I\'ve got two word lists, an example:
list 1 list 2
foot fuut
barj kijo
foio fuau
fuim fuami
kwim kwami
lnun lnun
kizm kazm
My final solution is to use the mosesdecoder. I split the words into single characters and used them as parallel corpus and used the extracted model.

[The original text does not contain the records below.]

<file path="src/common/low_power_card_detect_pkg.sv">
// Purpose: constants, register map and states of the card detect sequencer
// Assumes: 200 MHz system clock, APB register access with 32-bit data
// Notes: register indices are word indices; byte address is four times
package lpdl_pkg;
    // clock and unit times
    localparam int unsigned CLK_MHZ = 200;
    localparam int unsigned FIELD_STEP_US = 8;
    localparam int unsigned AUX_STEP_US = 5;
    localparam int unsigned FIELD_STEP_CYC = FIELD_STEP_US * CLK_MHZ;
    localparam int unsigned AUX_STEP_CYC = AUX_STEP_US * CLK_MHZ;
    localparam int unsigned SUB_W = 12;

    // register indices and address width
    localparam logic [7:0] IDX_REF_SET = 8'h34;
    localparam logic [7:0] IDX_FIELD_TIME = 8'h36;
    localparam logic [7:0] IDX_THRESHOLD = 8'h37;
    localparam logic [7:0] IDX_SRC_AUX = 8'h38;
    localparam logic [7:0] IDX_AUX_PRE = 8'h39;
    localparam logic [7:0] IDX_AUX_POST = 8'h3a;
    localparam logic [7:0] IDX_MODE_SWITCH = 8'h40;
    localparam logic [7:0] IDX_STATUS = 8'h41;
    localparam logic [7:0] IDX_GAIN_REF = 8'h42;
    localparam int unsigned ADDR_W = 12;

    // field layout
    localparam int unsigned GEAR_W = 4;
    localparam int unsigned GAIN_W = 10;
    localparam int unsigned STBY_W = 20;
    localparam int unsigned GO_BIT = 31;
    localparam int unsigned PWR_CTL_BIT = 30;
    localparam int unsigned GREF_LSB = 16;
    localparam int unsigned ST_DET_BIT = 0;
    localparam int unsigned ST_ACT_BIT = 1;
    localparam int unsigned ST_AUX1_BIT = 2;
    localparam int unsigned ST_AUX2_BIT = 3;
    localparam int unsigned ST_STATE_LSB = 8;
    localparam int unsigned SRC_LSB = 0;
    localparam int unsigned BIT_AUX1_WAKE = 2;
    localparam int unsigned BIT_AUX2_DET = 3;
    localparam int unsigned BIT_AUX1_SUPPLY = 4;
    localparam logic [1:0] SRC_AUTO = 2'h0;
    localparam logic [1:0] SRC_SELF = 2'h1;
    localparam logic [7:0] BYTE_RST = 8'h00;
    localparam logic [31:0] WORD_ZERO = 32'h0000_0000;

    // sequencer states, one-hot
    typedef enum logic [6:0] {
        ST_IDLE = 7'b000_0001,
        ST_CALIB = 7'b000_0010,
        ST_STANDBY = 7'b000_0100,
        ST_AUX_PRE = 7'b000_1000,
        ST_FIELD_CMD = 7'b001_0000,
        ST_FIELD_ON = 7'b010_0000,
        ST_AUX_POST = 7'b100_0000
    } lpdl_state_e;
endpackage

</file>
<file path="src/logic/low_power_card_detect_seq.sv">
// Purpose: low-power card detect loop sequencer with APB register slave
// Assumes: all inputs synchronous to CLK_SYS; slow oscillator is a level
// Notes: one wait state on every APB access; outputs are flip-flops
//
// Functional notes
// - slow oscillator ticks drive a wake-up counter whose expiry ends standby.
// - host starts the loop with a mode switch carrying standby duration.
// - every iteration starts in standby, timed only by the wake-up counter.
// - detection turns the field on for the set time, then compares gain.
// - detection raises the interrupt; host settings are not restored.
// - no detection means no interrupt and a return to standby, after the aux one post delay when aux one is enabled.
// - loop stops on detection, reset, host select, or external field.
// - reset stops the loop and clears all configuration.
// - without power control the field uses type A 106 kbit/s settings.
// - with power control, issue field-on command after standby, not before the calibration field; timer starts after it.
// - field-on time is one byte times 8 microseconds.
// - detect when reference minus current gain exceeds the threshold byte.
// - reference setting is 16 bits; gear in 3:0, 15:4 reserved.
// - source bits 1:0 pick auto calibration or the gain reference register.
// - control bit 2 lets aux output one change level before field-on.
// - control bit 3 drives aux output two on card detection.
// - control bit 4 drives aux output one on wake-up from standby.
// - aux one high to field-on delay is one byte times 5 microseconds.
// - field-off to aux one low delay is one byte times 5 microseconds.
// - aux one rises before the field and falls after field-off.
`timescale 1ns/10ps
`default_nettype none
module lpdl_seq
    import lpdl_pkg::*;
#(
    parameter int unsigned FIELD_STEP = FIELD_STEP_CYC,
    parameter int unsigned AUX_STEP = AUX_STEP_CYC
) (
    input wire logic CLK_SYS,
    input wire logic SRST,
    input wire logic PSEL,
    input wire logic PENABLE,
    input wire logic PWRITE,
    input wire logic [ADDR_W-1:0] PADDR,
    input wire logic [31:0] PWDATA,
    output logic [31:0] PRDATA,
    output logic PREADY,
    output logic PSLVERR,
    input wire logic SLOW_WAKE_OSC,
    input wire logic [GAIN_W-1:0] GAIN_LEVEL,
    input wire logic HOST_SEL_N,
    input wire logic EXT_FIELD_DET,
    input wire logic FIELD_CMD_DONE,
    output logic FIELD_ON,
    output logic FIELD_TYPE_A,
    output logic FIELD_ON_CMD,
    output logic [GEAR_W-1:0] GAIN_GEAR,
    output logic CARD_DETECT_IRQ,
    output logic FIRST_AUX_OUT,
    output logic SECOND_AUX_OUT,
    output logic LOOP_ACTIVE
);

    function automatic logic at_idx(input logic [ADDR_W-1:0] a,
                                    input logic [7:0] idx);
        at_idx = (a == {2'b00, idx, 2'b00});
    endfunction

    ////////////////////////////////////////////////////////////////////////
    // registers
    lpdl_state_e state_ff, nxt_state;
    logic [GEAR_W-1:0] ref_gear_ff;
    logic [7:0] fot_ff, thr_ff, ctl_ff, pre_ff, post_ff;
    logic [STBY_W-1:0] stby_dur_ff, stby_cnt_ff;
    logic pwr_ctl_ff, act_ff;
    logic [GEAR_W-1:0] gref_gear_ff;
    logic [GAIN_W-1:0] gref_lvl_ff, ref_ff;
    logic [7:0] units_ff;
    logic [SUB_W-1:0] sub_ff;
    logic step_aux_ff;
    logic osc_q_ff;
    logic irq_ff, aux1_ff, aux2_ff, field_ff, type_a_ff, cmd_ff, hit_ff;
    logic [GEAR_W-1:0] gear_ff;
    logic pready_ff, pslverr_ff;
    logic [31:0] prdata_ff;

    ////////////////////////////////////////////////////////////////////////
    // apb decode; write commits at the edge where pready is sampled high
    wire acc = PSEL & PENABLE;
    wire wr_en = acc & PWRITE & pready_ff;
    wire rd_cap = acc & ~pready_ff;
    wire sel_ref = at_idx(PADDR, IDX_REF_SET);
    wire sel_fot = at_idx(PADDR, IDX_FIELD_TIME);
    wire sel_thr = at_idx(PADDR, IDX_THRESHOLD);
    wire sel_ctl = at_idx(PADDR, IDX_SRC_AUX);
    wire sel_pre = at_idx(PADDR, IDX_AUX_PRE);
    wire sel_post = at_idx(PADDR, IDX_AUX_POST);
    wire sel_mode = at_idx(PADDR, IDX_MODE_SWITCH);
    wire sel_stat = at_idx(PADDR, IDX_STATUS);
    wire sel_gref = at_idx(PADDR, IDX_GAIN_REF);
    wire mapped = sel_ref | sel_fot | sel_thr | sel_ctl | sel_pre |
                  sel_post | sel_mode | sel_stat | sel_gref;
    wire idle = (state_ff == ST_IDLE);
    wire start = wr_en & sel_mode & PWDATA[GO_BIT] & idle;
    wire irq_clr = wr_en & sel_stat & PWDATA[ST_DET_BIT];

    // read mux; reserved bits read as zero
    logic [31:0] rd_val;
    always_comb begin
        rd_val = WORD_ZERO;
        if (sel_ref) begin
            rd_val[GEAR_W-1:0] = ref_gear_ff;
        end else if (sel_fot) begin
            rd_val[7:0] = fot_ff;
        end else if (sel_thr) begin
            rd_val[7:0] = thr_ff;
        end else if (sel_ctl) begin
            rd_val[7:0] = ctl_ff;
        end else if (sel_pre) begin
            rd_val[7:0] = pre_ff;
        end else if (sel_post) begin
            rd_val[7:0] = post_ff;
        end else if (sel_mode) begin
            rd_val[STBY_W-1:0] = stby_dur_ff;
            rd_val[PWR_CTL_BIT] = pwr_ctl_ff;
        end else if (sel_stat) begin
            rd_val[ST_DET_BIT] = irq_ff;
            rd_val[ST_ACT_BIT] = ~idle;
            rd_val[ST_AUX1_BIT] = aux1_ff;
            rd_val[ST_AUX2_BIT] = aux2_ff;
            rd_val[ST_STATE_LSB +: 7] = state_ff;
        end else if (sel_gref) begin
            rd_val[GEAR_W-1:0] = gref_gear_ff;
            rd_val[GREF_LSB +: GAIN_W] = gref_lvl_ff;
        end
    end

    // one wait state: pready rises in the second access cycle
    always_ff @(posedge CLK_SYS) begin
        if (SRST) begin
            pready_ff <= 1'b0;
            pslverr_ff <= 1'b0;
            prdata_ff <= WORD_ZERO;
        end else begin
            pready_ff <= rd_cap;
            pslverr_ff <= rd_cap & ~mapped;
            if (rd_cap) begin
                prdata_ff <= rd_val;
            end
        end
    end

    // configuration; reset clears it all, loop or not
    always_ff @(posedge CLK_SYS) begin
        if (SRST) begin
            ref_gear_ff <= '0;
            fot_ff <= BYTE_RST;
            thr_ff <= BYTE_RST;
            ctl_ff <= BYTE_RST;
            pre_ff <= BYTE_RST;
            post_ff <= BYTE_RST;
            stby_dur_ff <= '0;
            pwr_ctl_ff <= 1'b0;
            gref_gear_ff <= '0;
            gref_lvl_ff <= '0;
        end else if (wr_en) begin
            if (sel_ref) ref_gear_ff <= PWDATA[GEAR_W-1:0];
            if (sel_fot) fot_ff <= PWDATA[7:0];
            if (sel_thr) thr_ff <= PWDATA[7:0];
            if (sel_ctl) ctl_ff <= PWDATA[7:0];
            if (sel_pre) pre_ff <= PWDATA[7:0];
            if (sel_post) post_ff <= PWDATA[7:0];
            if (sel_mode && idle) begin
                stby_dur_ff <= PWDATA[STBY_W-1:0];
                pwr_ctl_ff <= PWDATA[PWR_CTL_BIT];
            end
            if (sel_gref) begin
                gref_gear_ff <= PWDATA[GEAR_W-1:0];
                gref_lvl_ff <= PWDATA[GREF_LSB +: GAIN_W];
            end
        end
    end

    ////////////////////////////////////////////////////////////////////////
    // sequencer decode
    wire stop = ~idle & (~HOST_SEL_N | EXT_FIELD_DET);
    // go write and standby entry share one edge: take the new word itself
    wire [STBY_W-1:0] stby_load = start ? PWDATA[STBY_W-1:0] : stby_dur_ff;
    wire pwr_now = start ? PWDATA[PWR_CTL_BIT] : pwr_ctl_ff;
    wire slow_tick = SLOW_WAKE_OSC & ~osc_q_ff;
    wire tmr_done = (units_ff == 8'h00);
    wire aux1_en = ctl_ff[BIT_AUX1_WAKE] | ctl_ff[BIT_AUX1_SUPPLY];
    wire src_auto = (ctl_ff[SRC_LSB +: 2] == SRC_AUTO);
    wire src_self = (ctl_ff[SRC_LSB +: 2] == SRC_SELF);
    wire [GAIN_W:0] diff = {1'b0, ref_ff} - {1'b0, GAIN_LEVEL};
    wire hit_now = ~diff[GAIN_W] &&
                   (diff[GAIN_W-1:0] > {2'b00, thr_ff});
    wire meas_end = (state_ff == ST_FIELD_ON) & tmr_done;

    // next state and timer loads
    logic tmr_ld, tmr_aux;
    logic [7:0] tmr_val;
    always_comb begin
        nxt_state = state_ff;
        tmr_ld = 1'b0;
        tmr_aux = 1'b0;
        tmr_val = fot_ff;
        unique case (state_ff)
            ST_IDLE: begin
                if (start && src_auto) begin
                    nxt_state = ST_CALIB;
                    tmr_ld = 1'b1;
                end else if (start) begin
                    nxt_state = ST_STANDBY;
                end
            end
            ST_CALIB: if (tmr_done) nxt_state = ST_STANDBY;
            ST_STANDBY: begin
                if (stby_cnt_ff == '0 && aux1_en) begin
                    nxt_state = ST_AUX_PRE;
                    tmr_ld = 1'b1;
                    tmr_aux = 1'b1;
                    tmr_val = pre_ff;
                end else if (stby_cnt_ff == '0 && pwr_ctl_ff) begin
                    nxt_state = ST_FIELD_CMD;
                end else if (stby_cnt_ff == '0) begin
                    nxt_state = ST_FIELD_ON;
                    tmr_ld = 1'b1;
                end
            end
            ST_AUX_PRE: begin
                if (tmr_done && pwr_ctl_ff) begin
                    nxt_state = ST_FIELD_CMD;
                end else if (tmr_done) begin
                    nxt_state = ST_FIELD_ON;
                    tmr_ld = 1'b1;
                end
            end
            ST_FIELD_CMD: begin
                if (FIELD_CMD_DONE) begin
                    nxt_state = ST_FIELD_ON;
                    tmr_ld = 1'b1;
                end
            end
            ST_FIELD_ON: begin
                if (tmr_done && aux1_en) begin
                    nxt_state = ST_AUX_POST;
                    tmr_ld = 1'b1;
                    tmr_aux = 1'b1;
                    tmr_val = post_ff;
                end else if (tmr_done && hit_now) begin
                    nxt_state = ST_IDLE;
                end else if (tmr_done) begin
                    nxt_state = ST_STANDBY;
                end
            end
            ST_AUX_POST: begin
                if (tmr_done) nxt_state = hit_ff ? ST_IDLE : ST_STANDBY;
            end
            default: nxt_state = ST_IDLE;
        endcase
        if (stop) begin
            nxt_state = ST_IDLE;
            tmr_ld = 1'b0;
        end
    end

    // state, slow tick edge and wake-up counter
    always_ff @(posedge CLK_SYS) begin
        if (SRST) begin
            state_ff <= ST_IDLE;
            osc_q_ff <= 1'b0;
            stby_cnt_ff <= '0;
            act_ff <= 1'b0;
        end else begin
            state_ff <= nxt_state;
            act_ff <= (nxt_state != ST_IDLE);
            osc_q_ff <= SLOW_WAKE_OSC;
            if (nxt_state == ST_STANDBY && state_ff != ST_STANDBY) begin
                stby_cnt_ff <= stby_load;
            end else if (slow_tick && stby_cnt_ff != '0) begin
                stby_cnt_ff <= stby_cnt_ff - 1'b1;
            end
        end
    end

    // delay timer in 8 us or 5 us units; a zero byte ends at once
    wire [SUB_W-1:0] sub_last = step_aux_ff ? SUB_W'(AUX_STEP - 1) :
                                              SUB_W'(FIELD_STEP - 1);
    always_ff @(posedge CLK_SYS) begin
        if (SRST) begin
            units_ff <= '0;
            sub_ff <= '0;
            step_aux_ff <= 1'b0;
        end else if (tmr_ld) begin
            units_ff <= tmr_val;
            sub_ff <= '0;
            step_aux_ff <= tmr_aux;
        end else if (stop) begin
            units_ff <= '0;
        end else if (!tmr_done) begin
            sub_ff <= (sub_ff == sub_last) ? '0 : sub_ff + 1'b1;
            if (sub_ff == sub_last) units_ff <= units_ff - 1'b1;
        end
    end

    ////////////////////////////////////////////////////////////////////////
    // reference, field and aux outputs
    wire field_nxt = (nxt_state == ST_FIELD_ON) | (nxt_state == ST_CALIB);
    wire aux1_nxt = (nxt_state == ST_AUX_PRE) |
                    ((nxt_state == ST_FIELD_CMD || nxt_state == ST_FIELD_ON ||
                      nxt_state == ST_AUX_POST) & aux1_en);
    always_ff @(posedge CLK_SYS) begin
        if (SRST) begin
            ref_ff <= '0;
            gear_ff <= '0;
            field_ff <= 1'b0;
            type_a_ff <= 1'b0;
            cmd_ff <= 1'b0;
            aux1_ff <= 1'b0;
            hit_ff <= 1'b0;
        end else begin
            if (start && src_self) begin
                ref_ff <= gref_lvl_ff;
                gear_ff <= gref_gear_ff;
            end else if (start) begin
                gear_ff <= ref_gear_ff;
            end
            if (state_ff == ST_CALIB && tmr_done) ref_ff <= GAIN_LEVEL;
            field_ff <= field_nxt;
            type_a_ff <= field_nxt & ~pwr_now;
            cmd_ff <= (nxt_state == ST_FIELD_CMD) &&
                      (state_ff != ST_FIELD_CMD);
            aux1_ff <= aux1_nxt;
            if (meas_end) hit_ff <= hit_now;
        end
    end

    // interrupt is held until a status clear or the next start, aux two until the next start; the set wins
    always_ff @(posedge CLK_SYS) begin
        if (SRST) begin
            irq_ff <= 1'b0;
            aux2_ff <= 1'b0;
        end else begin
            if (meas_end && hit_now && !stop) begin
                irq_ff <= 1'b1;
                aux2_ff <= ctl_ff[BIT_AUX2_DET];
            end else begin
                if (irq_clr || start) irq_ff <= 1'b0;
                if (start) aux2_ff <= 1'b0;
            end
        end
    end

    assign PRDATA = prdata_ff;
    assign PREADY = pready_ff;
    assign PSLVERR = pslverr_ff;
    assign FIELD_ON = field_ff;
    assign FIELD_TYPE_A = type_a_ff;
    assign FIELD_ON_CMD = cmd_ff;
    assign GAIN_GEAR = gear_ff;
    assign CARD_DETECT_IRQ = irq_ff;
    assign FIRST_AUX_OUT = aux1_ff;
    assign SECOND_AUX_OUT = aux2_ff;
    assign LOOP_ACTIVE = act_ff;

    ////////////////////////////////////////////////////////////////////////
    // checks
    property p_stby_exit;
        @(posedge CLK_SYS) disable iff (SRST)
        (state_ff == ST_STANDBY && stby_cnt_ff == '0 && !stop)
            |=> (state_ff != ST_STANDBY);
    endproperty
    a_stby_exit: assert property (p_stby_exit)
        else $error("standby did not end at counter zero");

    property p_stby_load;
        @(posedge CLK_SYS) disable iff (SRST)
        (state_ff != ST_STANDBY ##1 state_ff == ST_STANDBY)
            |-> (stby_cnt_ff == stby_dur_ff);
    endproperty
    a_stby_load: assert property (p_stby_load)
        else $error("wake-up counter not loaded on standby entry");

    property p_field_phase;
        @(posedge CLK_SYS) disable iff (SRST)
        FIELD_ON |-> (state_ff == ST_FIELD_ON || state_ff == ST_CALIB);
    endproperty
    a_field_phase: assert property (p_field_phase)
        else $error("field on outside detection");

    property p_irq_hit;
        @(posedge CLK_SYS) disable iff (SRST)
        (meas_end && hit_now && !stop)
            |=> (CARD_DETECT_IRQ && !FIELD_ON && state_ff != ST_STANDBY);
    endproperty
    a_irq_hit: assert property (p_irq_hit)
        else $error("detection raised no interrupt");

    property p_miss;
        @(posedge CLK_SYS) disable iff (SRST)
        (meas_end && !hit_now && !aux1_en && !stop && !CARD_DETECT_IRQ)
            |=> (state_ff == ST_STANDBY && !CARD_DETECT_IRQ);
    endproperty
    a_miss: assert property (p_miss)
        else $error("miss did not return quietly to standby");

    property p_stop;
        @(posedge CLK_SYS) disable iff (SRST)
        stop |=> (state_ff == ST_IDLE) ##1 !FIELD_ON;
    endproperty
    a_stop: assert property (p_stop)
        else $error("loop not stopped");

    property p_reset;
        @(posedge CLK_SYS) SRST |=> (state_ff == ST_IDLE && ctl_ff == BYTE_RST);
    endproperty
    a_reset: assert property (p_reset)
        else $error("reset did not clear loop");

    property p_type_a;
        @(posedge CLK_SYS) disable iff (SRST)
        (FIELD_ON && !pwr_ctl_ff && $stable(pwr_ctl_ff)) |-> FIELD_TYPE_A;
    endproperty
    a_type_a: assert property (p_type_a)
        else $error("type A settings missing");

    property p_cmd_wait;
        @(posedge CLK_SYS) disable iff (SRST)
        (state_ff == ST_FIELD_CMD && !FIELD_CMD_DONE && !stop)
            |=> (state_ff == ST_FIELD_CMD && units_ff == '0);
    endproperty
    a_cmd_wait: assert property (p_cmd_wait)
        else $error("field timer ran before command end");

    property p_fot_load;
        @(posedge CLK_SYS) disable iff (SRST)
        (state_ff != ST_FIELD_ON ##1 state_ff == ST_FIELD_ON)
            |-> (units_ff == fot_ff && sub_ff == '0);
    endproperty
    a_fot_load: assert property (p_fot_load)
        else $error("field time not loaded");

    property p_aux_order;
        @(posedge CLK_SYS) disable iff (SRST)
        (state_ff == ST_AUX_PRE || state_ff == ST_AUX_POST) |-> ##1
            (FIRST_AUX_OUT || state_ff == ST_IDLE || state_ff == ST_STANDBY);
    endproperty
    a_aux_order: assert property (p_aux_order)
        else $error("aux one not held around the field");

    c_detect: cover property (@(posedge CLK_SYS) meas_end && hit_now);
    c_miss: cover property (@(posedge CLK_SYS) meas_end && !hit_now);
    c_aux: cover property (@(posedge CLK_SYS) state_ff == ST_AUX_POST);
    c_pwr_ctl: cover property (@(posedge CLK_SYS) FIELD_ON_CMD);
endmodule
`default_nettype wire

</file>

I compared Sursilvan and Vallader.
export IRSTLM=$HOME/rumantsch/mosesdecoder/tools/irstlm
export PATH=$PATH:$IRSTLM/bin
rm -rf corpus giza.* model
array=("sur" "val")
for i in "${array[@]}"; do
cp "raw.$i" "splitted.$i"
sed -i 's/ /@/g' "splitted.$i"
sed -i 's/./& /g' "splitted.$i"
add-start-end.sh < "splitted.$i" > "compiled.$i"
build-lm.sh -i "compiled.$i" -t ./tmp -p -o "compiled.lm.$i"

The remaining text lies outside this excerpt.